==== Extracted data ====
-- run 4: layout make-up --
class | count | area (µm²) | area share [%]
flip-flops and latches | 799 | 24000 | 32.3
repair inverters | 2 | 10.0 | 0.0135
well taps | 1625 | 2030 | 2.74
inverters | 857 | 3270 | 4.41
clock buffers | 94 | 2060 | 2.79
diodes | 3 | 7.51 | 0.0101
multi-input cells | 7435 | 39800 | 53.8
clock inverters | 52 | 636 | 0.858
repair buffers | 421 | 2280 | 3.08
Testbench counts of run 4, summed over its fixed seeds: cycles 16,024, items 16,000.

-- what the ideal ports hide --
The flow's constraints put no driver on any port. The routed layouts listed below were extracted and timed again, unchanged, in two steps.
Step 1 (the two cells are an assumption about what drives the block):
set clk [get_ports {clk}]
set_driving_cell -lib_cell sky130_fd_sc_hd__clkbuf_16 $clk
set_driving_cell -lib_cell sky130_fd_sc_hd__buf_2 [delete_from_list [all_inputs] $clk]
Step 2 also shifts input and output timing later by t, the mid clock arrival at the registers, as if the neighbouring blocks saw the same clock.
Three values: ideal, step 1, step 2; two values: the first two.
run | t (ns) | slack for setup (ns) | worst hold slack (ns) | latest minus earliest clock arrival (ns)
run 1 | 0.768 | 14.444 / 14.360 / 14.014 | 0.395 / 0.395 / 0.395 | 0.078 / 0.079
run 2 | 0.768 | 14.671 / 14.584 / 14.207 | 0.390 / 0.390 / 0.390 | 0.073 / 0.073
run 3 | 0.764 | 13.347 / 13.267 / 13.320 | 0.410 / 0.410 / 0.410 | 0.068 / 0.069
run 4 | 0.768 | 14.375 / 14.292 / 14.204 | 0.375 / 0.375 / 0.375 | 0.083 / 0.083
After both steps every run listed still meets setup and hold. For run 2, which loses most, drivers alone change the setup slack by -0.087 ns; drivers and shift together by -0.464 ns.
====
» What you will do
Give every line of the material again, exactly.

» Response to the task
-- run 4: layout make-up --
class | count | area (µm²) | area share [%]
flip-flops and latches | 799 | 24000 | 32.3
repair inverters | 2 | 10.0 | 0.0135
well taps | 1625 | 2030 | 2.74
inverters | 857 | 3270 | 4.41
clock buffers | 94 | 2060 | 2.79
diodes | 3 | 7.51 | 0.0101
multi-input cells | 7435 | 39800 | 53.8
clock inverters | 52 | 636 | 0.858
repair buffers | 421 | 2280 | 3.08
Testbench counts of run 4, summed over its fixed seeds: cycles 16,024, items 16,000.

-- what the ideal ports hide --
The flow's constraints put no driver on any port. The routed layouts listed below were extracted and timed again, unchanged, in two steps.
Step 1 (the two cells are an assumption about what drives the block):
set clk [get_ports {clk}]
set_driving_cell -lib_cell sky130_fd_sc_hd__clkbuf_16 $clk
set_driving_cell -lib_cell sky130_fd_sc_hd__buf_2 [delete_from_list [all_inputs] $clk]
Step 2 also shifts input and output timing later by t, the mid clock arrival at the registers, as if the neighbouring blocks saw the same clock.
Three values: ideal, step 1, step 2; two values: the first two.
run | t (ns) | slack for setup (ns) | worst hold slack (ns) | latest minus earliest clock arrival (ns)
run 1 | 0.768 | 14.444 / 14.360 / 14.014 | 0.395 / 0.395 / 0.395 | 0.078 / 0.079
run 2 | 0.768 | 14.671 / 14.584 / 14.207 | 0.390 / 0.390 / 0.390 | 0.073 / 0.073
run 3 | 0.764 | 13.347 / 13.267 / 13.320 | 0.410 / 0.410 / 0.410 | 0.068 / 0.069
run 4 | 0.768 | 14.375 / 14.292 / 14.204 | 0.375 / 0.375 / 0.375 | 0.083 / 0.083
After both steps every run listed still meets setup and hold. For run 2, which loses most, drivers alone change the setup slack by -0.087 ns; drivers and shift together by -0.464 ns.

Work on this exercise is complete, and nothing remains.